DATA TO USE:
——————————

**src/rtl/imem_loader_pkg.sv**
```systemverilog
// Shared state encodings, PC-update select codes and length check for the IMem boot loader.
package imem_loader_pkg;

  localparam int IMEM_SIZE_DEF = 64;

  typedef logic [2:0] state_t;

  localparam state_t S_IDLE  = 3'd0;
  localparam state_t S_CLR   = 3'd1;
  localparam state_t S_WAIT  = 3'd2;
  localparam state_t S_WRITE = 3'd3;
  localparam state_t S_STEP  = 3'd4;
  localparam state_t S_FIN   = 3'd5;
  localparam state_t S_RUN   = 3'd6;

  localparam logic [1:0] BOUT_HOLD = 2'b00;
  localparam logic [1:0] BOUT_STEP = 2'b01;

  // A load must move at least one word and must fit in the instruction memory.
  function automatic logic len_legal(input logic [31:0] len, input logic [31:0] size);
    return (len != 32'd0) && (len <= size);
  endfunction

endpackage

```
**src/rtl/imem_loader_cnt.sv**
```systemverilog
// Word counter for the boot loader: clear, increment, and a flag that is high when the
// next increment reaches the programmed load length.
module imem_loader_cnt #(
  parameter int CNT_W = 7
) (
  input  logic             clk_i,
  input  logic             rst_ni,
  input  logic             clr_i,
  input  logic             inc_i,
  input  logic [CNT_W-1:0] len_i,
  output logic             last_o
);

  logic [CNT_W-1:0] cnt_q;
  logic [CNT_W-1:0] cnt_d;

  always_comb begin
    cnt_d = cnt_q;
    if (clr_i) begin
      cnt_d = '0;
    end else if (inc_i) begin
      cnt_d = cnt_q + CNT_W'(1);
    end
  end

  always_ff @(posedge clk_i or negedge rst_ni) begin
    if (!rst_ni) begin
      cnt_q <= '0;
    end else begin
      cnt_q <= cnt_d;
    end
  end

  assign last_o = ((cnt_q + CNT_W'(1)) == len_i);

endmodule

```
**src/rtl/imem_loader.sv**
```systemverilog
// Boot-time loader that owns the fetch stage's IMem write port and PC path while an image
// streams in, then releases the core. Define IMEM_LOADER_VERIFY_EN to read back each word.
module imem_loader
  import imem_loader_pkg::*;
#(
  parameter int IMEM_SIZE = IMEM_SIZE_DEF,
  parameter int CNT_W     = $clog2(IMEM_SIZE) + 1
) (
  input  logic             CLK,
  input  logic             RST_N,
  input  logic             start,
  input  logic [CNT_W-1:0] load_len,
  input  logic             in_valid,
  input  logic [31:0]      in_data,
  output logic             in_ready,
  input  logic [1:0]       core_bout,
  input  logic [31:0]      core_newpc,
  input  logic [31:0]      if_pc,
  input  logic [31:0]      if_ins,
  output logic             if_rst,
  output logic             if_we,
  output logic [31:0]      if_w_ins,
  output logic [1:0]       if_bout,
  output logic [31:0]      if_newpc,
  output logic             cpu_run,
  output logic             busy,
  output logic             done,
  output logic             err,
  output state_t           dbg_state
);

  state_t           state_q, state_d;
  logic [31:0]      word_q, word_d;
  logic [31:0]      pc4_q, pc4_d;
  logic [CNT_W-1:0] len_q, len_d;
  logic             err_q, err_d;
  logic             done_q;
  logic             cnt_clr, cnt_inc, cnt_last;
  logic             start_ok;
  logic             step_ok;

`ifdef IMEM_LOADER_VERIFY_EN
  // In STEP the fetch stage presents the word just written at the unchanged PC.
  assign step_ok = (if_ins == word_q);
`else
  logic unused_if_ins;
  assign unused_if_ins = ^if_ins;
  assign step_ok       = 1'b1;
`endif

  assign start_ok = len_legal(32'(load_len), 32'(IMEM_SIZE));

  imem_loader_cnt #(.CNT_W(CNT_W)) u_cnt (
    .clk_i  (CLK),
    .rst_ni (RST_N),
    .clr_i  (cnt_clr),
    .inc_i  (cnt_inc),
    .len_i  (len_q),
    .last_o (cnt_last)
  );

  // Image handshake: a word moves on a cycle where in_valid and in_ready are both high;
  // in_ready is high only in WAIT, so in_valid at any other time moves nothing.
  always_comb begin
    state_d = state_q;
    word_d  = word_q;
    pc4_d   = pc4_q;
    len_d   = len_q;
    err_d   = err_q;
    cnt_clr = 1'b0;
    cnt_inc = 1'b0;
    case (state_q)
      S_IDLE, S_RUN: begin
        if (start) begin
          if (start_ok) begin
            state_d = S_CLR;
            len_d   = load_len;
            err_d   = 1'b0;
          end else begin
            err_d = 1'b1;
          end
        end
      end
      S_CLR: begin
        cnt_clr = 1'b1;
        state_d = S_WAIT;
      end
      S_WAIT: begin
        if (in_valid) begin
          word_d  = in_data;
          state_d = S_WRITE;
        end
      end
      S_WRITE: begin
        // PC is held during the write, so its successor can be registered here.
        pc4_d   = if_pc + 32'd4;
        state_d = S_STEP;
      end
      S_STEP: begin
        if (!step_ok) begin
          err_d   = 1'b1;
          state_d = S_IDLE;
        end else begin
          cnt_inc = 1'b1;
          state_d = cnt_last ? S_FIN : S_WAIT;
        end
      end
      S_FIN:   state_d = S_RUN;
      default: state_d = S_IDLE;
    endcase
  end

  always_ff @(posedge CLK or negedge RST_N) begin
    if (!RST_N) begin
      state_q <= S_IDLE;
      word_q  <= '0;
      pc4_q   <= '0;
      len_q   <= '0;
      err_q   <= 1'b0;
      done_q  <= 1'b0;
    end else begin
      state_q <= state_d;
      word_q  <= word_d;
      pc4_q   <= pc4_d;
      len_q   <= len_d;
      err_q   <= err_d;
      done_q  <= (state_q == S_FIN);
    end
  end

  assign dbg_state = state_q;
  assign in_ready  = (state_q == S_WAIT);
  assign if_we     = (state_q == S_WRITE);
  assign if_w_ins  = word_q;
  assign if_rst    = (state_q == S_IDLE) || (state_q == S_CLR) || (state_q == S_FIN);
  assign cpu_run   = (state_q == S_RUN);
  assign busy      = (state_q == S_CLR) || (state_q == S_WAIT) || (state_q == S_WRITE) ||
                     (state_q == S_STEP) || (state_q == S_FIN);
  assign done      = done_q;
  assign err       = err_q;

  always_comb begin
    if_bout  = BOUT_HOLD;
    if_newpc = 32'd0;
    if (state_q == S_RUN) begin
      if_bout  = core_bout;
      if_newpc = core_newpc;
    end else if ((state_q == S_STEP) && step_ok) begin
      if_bout  = BOUT_STEP;
      if_newpc = pc4_q;
    end
  end

endmodule
```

——————————

WHAT IS NEEDED: Copy out the records above without altering anything.

EXERCISE OUTPUT:
**src/rtl/imem_loader_pkg.sv**
```systemverilog
// Shared state encodings, PC-update select codes and length check for the IMem boot loader.
package imem_loader_pkg;

  localparam int IMEM_SIZE_DEF = 64;

  typedef logic [2:0] state_t;

  localparam state_t S_IDLE  = 3'd0;
  localparam state_t S_CLR   = 3'd1;
  localparam state_t S_WAIT  = 3'd2;
  localparam state_t S_WRITE = 3'd3;
  localparam state_t S_STEP  = 3'd4;
  localparam state_t S_FIN   = 3'd5;
  localparam state_t S_RUN   = 3'd6;

  localparam logic [1:0] BOUT_HOLD = 2'b00;
  localparam logic [1:0] BOUT_STEP = 2'b01;

  // A load must move at least one word and must fit in the instruction memory.
  function automatic logic len_legal(input logic [31:0] len, input logic [31:0] size);
    return (len != 32'd0) && (len <= size);
  endfunction

endpackage

```
**src/rtl/imem_loader_cnt.sv**
```systemverilog
// Word counter for the boot loader: clear, increment, and a flag that is high when the
// next increment reaches the programmed load length.
module imem_loader_cnt #(
  parameter int CNT_W = 7
) (
  input  logic             clk_i,
  input  logic             rst_ni,
  input  logic             clr_i,
  input  logic             inc_i,
  input  logic [CNT_W-1:0] len_i,
  output logic             last_o
);

  logic [CNT_W-1:0] cnt_q;
  logic [CNT_W-1:0] cnt_d;

  always_comb begin
    cnt_d = cnt_q;
    if (clr_i) begin
      cnt_d = '0;
    end else if (inc_i) begin
      cnt_d = cnt_q + CNT_W'(1);
    end
  end

  always_ff @(posedge clk_i or negedge rst_ni) begin
    if (!rst_ni) begin
      cnt_q <= '0;
    end else begin
      cnt_q <= cnt_d;
    end
  end

  assign last_o = ((cnt_q + CNT_W'(1)) == len_i);

endmodule

```
**src/rtl/imem_loader.sv**
```systemverilog
// Boot-time loader that owns the fetch stage's IMem write port and PC path while an image
// streams in, then releases the core. Define IMEM_LOADER_VERIFY_EN to read back each word.
module imem_loader
  import imem_loader_pkg::*;
#(
  parameter int IMEM_SIZE = IMEM_SIZE_DEF,
  parameter int CNT_W     = $clog2(IMEM_SIZE) + 1
) (
  input  logic             CLK,
  input  logic             RST_N,
  input  logic             start,
  input  logic [CNT_W-1:0] load_len,
  input  logic             in_valid,
  input  logic [31:0]      in_data,
  output logic             in_ready,
  input  logic [1:0]       core_bout,
  input  logic [31:0]      core_newpc,
  input  logic [31:0]      if_pc,
  input  logic [31:0]      if_ins,
  output logic             if_rst,
  output logic             if_we,
  output logic [31:0]      if_w_ins,
  output logic [1:0]       if_bout,
  output logic [31:0]      if_newpc,
  output logic             cpu_run,
  output logic             busy,
  output logic             done,
  output logic             err,
  output state_t           dbg_state
);

  state_t           state_q, state_d;
  logic [31:0]      word_q, word_d;
  logic [31:0]      pc4_q, pc4_d;
  logic [CNT_W-1:0] len_q, len_d;
  logic             err_q, err_d;
  logic             done_q;
  logic             cnt_clr, cnt_inc, cnt_last;
  logic             start_ok;
  logic             step_ok;

`ifdef IMEM_LOADER_VERIFY_EN
  // In STEP the fetch stage presents the word just written at the unchanged PC.
  assign step_ok = (if_ins == word_q);
`else
  logic unused_if_ins;
  assign unused_if_ins = ^if_ins;
  assign step_ok       = 1'b1;
`endif

  assign start_ok = len_legal(32'(load_len), 32'(IMEM_SIZE));

  imem_loader_cnt #(.CNT_W(CNT_W)) u_cnt (
    .clk_i  (CLK),
    .rst_ni (RST_N),
    .clr_i  (cnt_clr),
    .inc_i  (cnt_inc),
    .len_i  (len_q),
    .last_o (cnt_last)
  );

  // Image handshake: a word moves on a cycle where in_valid and in_ready are both high;
  // in_ready is high only in WAIT, so in_valid at any other time moves nothing.
  always_comb begin
    state_d = state_q;
    word_d  = word_q;
    pc4_d   = pc4_q;
    len_d   = len_q;
    err_d   = err_q;
    cnt_clr = 1'b0;
    cnt_inc = 1'b0;
    case (state_q)
      S_IDLE, S_RUN: begin
        if (start) begin
          if (start_ok) begin
            state_d = S_CLR;
            len_d   = load_len;
            err_d   = 1'b0;
          end else begin
            err_d = 1'b1;
          end
        end
      end
      S_CLR: begin
        cnt_clr = 1'b1;
        state_d = S_WAIT;
      end
      S_WAIT: begin
        if (in_valid) begin
          word_d  = in_data;
          state_d = S_WRITE;
        end
      end
      S_WRITE: begin
        // PC is held during the write, so its successor can be registered here.
        pc4_d   = if_pc + 32'd4;
        state_d = S_STEP;
      end
      S_STEP: begin
        if (!step_ok) begin
          err_d   = 1'b1;
          state_d = S_IDLE;
        end else begin
          cnt_inc = 1'b1;
          state_d = cnt_last ? S_FIN : S_WAIT;
        end
      end
      S_FIN:   state_d = S_RUN;
      default: state_d = S_IDLE;
    endcase
  end

  always_ff @(posedge CLK or negedge RST_N) begin
    if (!RST_N) begin
      state_q <= S_IDLE;
      word_q  <= '0;
      pc4_q   <= '0;
      len_q   <= '0;
      err_q   <= 1'b0;
      done_q  <= 1'b0;
    end else begin
      state_q <= state_d;
      word_q  <= word_d;
      pc4_q   <= pc4_d;
      len_q   <= len_d;
      err_q   <= err_d;
      done_q  <= (state_q == S_FIN);
    end
  end

  assign dbg_state = state_q;
  assign in_ready  = (state_q == S_WAIT);
  assign if_we     = (state_q == S_WRITE);
  assign if_w_ins  = word_q;
  assign if_rst    = (state_q == S_IDLE) || (state_q == S_CLR) || (state_q == S_FIN);
  assign cpu_run   = (state_q == S_RUN);
  assign busy      = (state_q == S_CLR) || (state_q == S_WAIT) || (state_q == S_WRITE) ||
                     (state_q == S_STEP) || (state_q == S_FIN);
  assign done      = done_q;
  assign err       = err_q;

  always_comb begin
    if_bout  = BOUT_HOLD;
    if_newpc = 32'd0;
    if (state_q == S_RUN) begin
      if_bout  = core_bout;
      if_newpc = core_newpc;
    end else if ((state_q == S_STEP) && step_ok) begin
      if_bout  = BOUT_STEP;
      if_newpc = pc4_q;
    end
  end

endmodule
```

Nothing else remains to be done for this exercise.